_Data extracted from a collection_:

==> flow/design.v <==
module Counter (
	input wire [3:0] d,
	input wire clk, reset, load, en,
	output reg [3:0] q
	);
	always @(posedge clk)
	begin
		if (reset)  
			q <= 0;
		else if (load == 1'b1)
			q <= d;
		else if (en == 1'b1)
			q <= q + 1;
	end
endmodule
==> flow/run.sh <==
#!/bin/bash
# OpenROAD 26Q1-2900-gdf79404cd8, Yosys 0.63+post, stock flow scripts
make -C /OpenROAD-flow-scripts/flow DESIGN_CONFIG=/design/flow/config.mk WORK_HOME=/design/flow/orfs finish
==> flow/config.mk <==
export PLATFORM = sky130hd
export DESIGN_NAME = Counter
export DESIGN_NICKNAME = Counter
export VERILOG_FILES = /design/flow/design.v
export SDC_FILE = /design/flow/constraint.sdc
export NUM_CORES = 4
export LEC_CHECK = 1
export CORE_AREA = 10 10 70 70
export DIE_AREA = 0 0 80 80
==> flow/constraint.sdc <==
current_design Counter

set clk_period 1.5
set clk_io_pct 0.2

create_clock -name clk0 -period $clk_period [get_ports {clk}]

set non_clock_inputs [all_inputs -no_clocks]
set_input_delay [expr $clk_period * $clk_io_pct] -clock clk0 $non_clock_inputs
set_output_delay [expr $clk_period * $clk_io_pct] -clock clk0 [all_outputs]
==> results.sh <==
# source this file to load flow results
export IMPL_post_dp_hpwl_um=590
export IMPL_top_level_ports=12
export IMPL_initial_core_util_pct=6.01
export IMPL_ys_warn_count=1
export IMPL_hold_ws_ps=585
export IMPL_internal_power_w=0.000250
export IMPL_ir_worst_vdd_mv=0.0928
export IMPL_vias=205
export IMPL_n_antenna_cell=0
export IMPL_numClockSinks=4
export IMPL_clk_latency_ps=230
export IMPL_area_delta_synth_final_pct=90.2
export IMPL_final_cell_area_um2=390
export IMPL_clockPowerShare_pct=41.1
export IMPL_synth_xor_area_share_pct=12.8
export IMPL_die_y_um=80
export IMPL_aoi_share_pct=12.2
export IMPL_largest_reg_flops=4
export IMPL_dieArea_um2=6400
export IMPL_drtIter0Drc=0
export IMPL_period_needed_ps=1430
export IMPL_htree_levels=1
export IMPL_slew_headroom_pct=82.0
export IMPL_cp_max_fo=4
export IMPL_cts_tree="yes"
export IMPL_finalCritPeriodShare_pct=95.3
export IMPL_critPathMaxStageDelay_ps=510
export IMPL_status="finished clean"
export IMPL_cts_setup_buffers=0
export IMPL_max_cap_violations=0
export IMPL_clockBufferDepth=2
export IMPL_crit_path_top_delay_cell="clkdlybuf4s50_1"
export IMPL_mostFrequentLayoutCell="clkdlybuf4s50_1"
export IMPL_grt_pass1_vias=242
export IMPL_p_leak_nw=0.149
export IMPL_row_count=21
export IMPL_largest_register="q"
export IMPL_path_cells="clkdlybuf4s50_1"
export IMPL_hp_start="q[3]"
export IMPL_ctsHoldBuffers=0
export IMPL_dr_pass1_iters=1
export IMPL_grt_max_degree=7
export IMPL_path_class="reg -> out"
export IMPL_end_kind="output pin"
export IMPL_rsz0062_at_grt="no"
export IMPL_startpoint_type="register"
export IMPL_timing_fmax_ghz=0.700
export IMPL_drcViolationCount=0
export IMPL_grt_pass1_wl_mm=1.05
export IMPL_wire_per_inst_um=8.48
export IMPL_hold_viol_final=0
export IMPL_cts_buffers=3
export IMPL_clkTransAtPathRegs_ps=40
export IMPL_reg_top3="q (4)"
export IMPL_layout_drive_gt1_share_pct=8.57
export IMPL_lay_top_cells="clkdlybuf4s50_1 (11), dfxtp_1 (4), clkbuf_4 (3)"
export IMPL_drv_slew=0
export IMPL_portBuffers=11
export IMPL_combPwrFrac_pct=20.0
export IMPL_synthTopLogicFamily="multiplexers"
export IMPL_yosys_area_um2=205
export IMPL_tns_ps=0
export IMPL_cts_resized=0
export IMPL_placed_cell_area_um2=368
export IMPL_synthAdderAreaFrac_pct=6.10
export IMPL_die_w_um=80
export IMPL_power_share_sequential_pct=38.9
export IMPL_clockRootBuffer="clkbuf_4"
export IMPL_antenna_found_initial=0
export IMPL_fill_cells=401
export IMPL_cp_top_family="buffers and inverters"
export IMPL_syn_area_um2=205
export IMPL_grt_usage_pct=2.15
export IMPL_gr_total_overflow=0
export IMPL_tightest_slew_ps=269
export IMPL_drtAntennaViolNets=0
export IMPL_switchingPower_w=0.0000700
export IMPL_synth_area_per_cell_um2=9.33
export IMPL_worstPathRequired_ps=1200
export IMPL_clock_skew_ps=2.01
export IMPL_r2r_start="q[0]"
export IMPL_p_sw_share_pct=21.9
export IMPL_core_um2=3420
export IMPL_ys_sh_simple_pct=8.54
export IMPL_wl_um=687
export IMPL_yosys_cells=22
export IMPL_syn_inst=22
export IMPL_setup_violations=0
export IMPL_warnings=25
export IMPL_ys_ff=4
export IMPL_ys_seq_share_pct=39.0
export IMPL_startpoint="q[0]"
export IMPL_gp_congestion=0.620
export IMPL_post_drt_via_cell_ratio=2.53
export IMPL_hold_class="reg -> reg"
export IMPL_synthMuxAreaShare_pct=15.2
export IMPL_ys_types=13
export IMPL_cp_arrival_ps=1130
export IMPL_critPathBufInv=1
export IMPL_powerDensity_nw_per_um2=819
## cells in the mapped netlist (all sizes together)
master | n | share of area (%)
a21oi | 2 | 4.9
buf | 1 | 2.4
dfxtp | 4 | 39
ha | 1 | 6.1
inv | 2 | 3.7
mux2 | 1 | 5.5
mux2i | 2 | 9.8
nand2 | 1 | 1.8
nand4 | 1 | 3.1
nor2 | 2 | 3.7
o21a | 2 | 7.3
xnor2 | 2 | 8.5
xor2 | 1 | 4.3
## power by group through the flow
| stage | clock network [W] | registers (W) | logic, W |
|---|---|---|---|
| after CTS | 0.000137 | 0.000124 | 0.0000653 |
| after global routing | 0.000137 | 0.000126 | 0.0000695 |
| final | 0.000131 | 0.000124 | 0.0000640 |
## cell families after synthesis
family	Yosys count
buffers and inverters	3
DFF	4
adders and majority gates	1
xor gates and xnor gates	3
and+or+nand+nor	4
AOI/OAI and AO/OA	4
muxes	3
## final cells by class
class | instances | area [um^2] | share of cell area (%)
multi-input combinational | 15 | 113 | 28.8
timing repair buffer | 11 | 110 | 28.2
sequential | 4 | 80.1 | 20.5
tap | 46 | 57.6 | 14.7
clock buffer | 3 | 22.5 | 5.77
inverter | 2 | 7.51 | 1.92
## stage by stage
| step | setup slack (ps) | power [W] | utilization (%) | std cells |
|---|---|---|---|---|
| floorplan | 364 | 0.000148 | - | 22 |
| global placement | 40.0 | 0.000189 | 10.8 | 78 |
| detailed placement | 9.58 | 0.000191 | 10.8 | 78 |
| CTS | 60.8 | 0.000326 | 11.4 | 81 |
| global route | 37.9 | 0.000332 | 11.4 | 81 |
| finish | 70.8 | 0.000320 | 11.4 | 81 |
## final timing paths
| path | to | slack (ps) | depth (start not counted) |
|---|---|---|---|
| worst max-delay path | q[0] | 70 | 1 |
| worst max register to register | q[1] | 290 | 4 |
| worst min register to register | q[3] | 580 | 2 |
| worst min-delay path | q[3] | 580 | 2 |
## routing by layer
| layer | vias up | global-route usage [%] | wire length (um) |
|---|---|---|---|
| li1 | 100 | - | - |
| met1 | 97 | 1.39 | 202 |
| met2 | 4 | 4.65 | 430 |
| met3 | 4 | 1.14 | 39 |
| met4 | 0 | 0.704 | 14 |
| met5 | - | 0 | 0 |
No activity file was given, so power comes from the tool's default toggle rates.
==
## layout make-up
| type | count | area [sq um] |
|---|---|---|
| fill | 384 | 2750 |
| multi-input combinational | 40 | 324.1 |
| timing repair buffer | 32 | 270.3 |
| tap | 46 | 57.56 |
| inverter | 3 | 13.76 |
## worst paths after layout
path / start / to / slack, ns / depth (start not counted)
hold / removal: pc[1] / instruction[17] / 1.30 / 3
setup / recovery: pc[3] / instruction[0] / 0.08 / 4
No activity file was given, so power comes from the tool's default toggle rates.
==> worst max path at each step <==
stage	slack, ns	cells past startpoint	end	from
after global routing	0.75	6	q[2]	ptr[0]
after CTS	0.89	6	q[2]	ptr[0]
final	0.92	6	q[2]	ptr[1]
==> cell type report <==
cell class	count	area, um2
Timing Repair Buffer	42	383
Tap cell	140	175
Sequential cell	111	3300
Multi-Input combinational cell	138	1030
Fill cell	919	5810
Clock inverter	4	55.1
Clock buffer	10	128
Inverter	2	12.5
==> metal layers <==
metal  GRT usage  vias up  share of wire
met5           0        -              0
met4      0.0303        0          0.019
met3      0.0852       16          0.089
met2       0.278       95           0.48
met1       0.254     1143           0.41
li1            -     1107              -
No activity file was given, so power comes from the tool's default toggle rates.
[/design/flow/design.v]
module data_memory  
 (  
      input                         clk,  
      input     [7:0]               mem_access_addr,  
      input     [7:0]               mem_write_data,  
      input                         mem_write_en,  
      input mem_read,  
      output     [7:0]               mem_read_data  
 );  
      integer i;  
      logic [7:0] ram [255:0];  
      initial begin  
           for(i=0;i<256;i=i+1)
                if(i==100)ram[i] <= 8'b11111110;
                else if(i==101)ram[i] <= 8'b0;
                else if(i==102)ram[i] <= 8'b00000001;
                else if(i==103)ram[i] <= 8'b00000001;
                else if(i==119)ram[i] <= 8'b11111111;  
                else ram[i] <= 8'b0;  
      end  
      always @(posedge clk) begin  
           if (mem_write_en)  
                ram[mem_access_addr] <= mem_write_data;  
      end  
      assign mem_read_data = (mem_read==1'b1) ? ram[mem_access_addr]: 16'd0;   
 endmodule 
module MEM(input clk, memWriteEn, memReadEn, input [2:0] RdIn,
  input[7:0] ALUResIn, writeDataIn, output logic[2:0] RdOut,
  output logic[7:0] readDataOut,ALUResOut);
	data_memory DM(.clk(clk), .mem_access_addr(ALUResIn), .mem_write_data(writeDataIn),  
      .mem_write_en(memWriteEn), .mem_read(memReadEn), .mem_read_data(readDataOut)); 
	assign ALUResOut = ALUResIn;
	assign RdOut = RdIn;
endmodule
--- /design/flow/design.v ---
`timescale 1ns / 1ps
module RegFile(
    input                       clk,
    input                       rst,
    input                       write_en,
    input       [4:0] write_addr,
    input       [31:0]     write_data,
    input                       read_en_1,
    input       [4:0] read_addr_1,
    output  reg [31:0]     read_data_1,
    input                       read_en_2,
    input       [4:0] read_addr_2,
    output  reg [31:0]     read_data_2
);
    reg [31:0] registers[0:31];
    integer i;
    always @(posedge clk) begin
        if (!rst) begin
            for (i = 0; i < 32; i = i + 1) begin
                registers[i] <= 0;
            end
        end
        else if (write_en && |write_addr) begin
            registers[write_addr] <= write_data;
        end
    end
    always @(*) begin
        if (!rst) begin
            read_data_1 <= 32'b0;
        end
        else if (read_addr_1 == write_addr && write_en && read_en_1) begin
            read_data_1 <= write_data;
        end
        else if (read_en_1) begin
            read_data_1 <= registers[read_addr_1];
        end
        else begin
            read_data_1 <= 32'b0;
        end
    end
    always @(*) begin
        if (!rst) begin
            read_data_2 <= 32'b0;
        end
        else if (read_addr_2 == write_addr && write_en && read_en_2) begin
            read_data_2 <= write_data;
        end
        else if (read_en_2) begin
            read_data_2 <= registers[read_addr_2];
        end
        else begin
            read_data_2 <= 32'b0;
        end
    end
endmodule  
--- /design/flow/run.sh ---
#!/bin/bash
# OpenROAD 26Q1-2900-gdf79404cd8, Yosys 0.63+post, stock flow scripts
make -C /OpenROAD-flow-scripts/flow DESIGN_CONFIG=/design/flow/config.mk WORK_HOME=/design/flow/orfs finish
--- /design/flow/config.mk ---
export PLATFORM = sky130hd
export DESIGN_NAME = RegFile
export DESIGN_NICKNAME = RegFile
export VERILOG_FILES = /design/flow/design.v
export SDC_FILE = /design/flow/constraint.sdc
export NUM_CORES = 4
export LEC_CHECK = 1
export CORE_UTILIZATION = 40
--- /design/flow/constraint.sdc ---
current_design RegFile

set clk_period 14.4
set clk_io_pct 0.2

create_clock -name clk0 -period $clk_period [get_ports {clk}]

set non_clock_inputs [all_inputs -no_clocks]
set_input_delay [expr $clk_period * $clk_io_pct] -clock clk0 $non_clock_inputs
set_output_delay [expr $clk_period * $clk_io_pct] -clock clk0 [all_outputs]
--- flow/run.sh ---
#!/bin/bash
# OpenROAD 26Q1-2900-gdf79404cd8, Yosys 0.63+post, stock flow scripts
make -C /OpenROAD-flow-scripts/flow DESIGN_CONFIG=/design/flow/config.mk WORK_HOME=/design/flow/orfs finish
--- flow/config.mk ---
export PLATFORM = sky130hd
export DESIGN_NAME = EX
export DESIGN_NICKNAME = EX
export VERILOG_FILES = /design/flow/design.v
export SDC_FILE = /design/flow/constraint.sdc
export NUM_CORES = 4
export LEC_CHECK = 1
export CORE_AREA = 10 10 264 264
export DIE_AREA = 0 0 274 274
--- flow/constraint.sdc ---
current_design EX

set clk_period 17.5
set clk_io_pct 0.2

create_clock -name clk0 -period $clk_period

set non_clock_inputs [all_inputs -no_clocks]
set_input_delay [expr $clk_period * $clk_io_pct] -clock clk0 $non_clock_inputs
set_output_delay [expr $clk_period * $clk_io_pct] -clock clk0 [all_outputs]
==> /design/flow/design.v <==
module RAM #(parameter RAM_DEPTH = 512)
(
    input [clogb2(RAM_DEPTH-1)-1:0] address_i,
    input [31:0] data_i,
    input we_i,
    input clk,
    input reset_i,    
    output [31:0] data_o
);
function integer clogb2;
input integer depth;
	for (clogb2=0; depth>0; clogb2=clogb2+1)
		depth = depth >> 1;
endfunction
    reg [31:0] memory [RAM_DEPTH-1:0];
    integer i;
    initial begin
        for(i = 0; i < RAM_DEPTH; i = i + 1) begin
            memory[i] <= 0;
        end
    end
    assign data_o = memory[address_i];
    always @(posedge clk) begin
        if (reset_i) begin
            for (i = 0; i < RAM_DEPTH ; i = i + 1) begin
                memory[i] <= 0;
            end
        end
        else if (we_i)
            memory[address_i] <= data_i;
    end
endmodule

_What the exercise asks_: Only lines that contain "metal" are needed, so copy each of them from the data.

_Output_:
==> metal layers <==
metal  GRT usage  vias up  share of wire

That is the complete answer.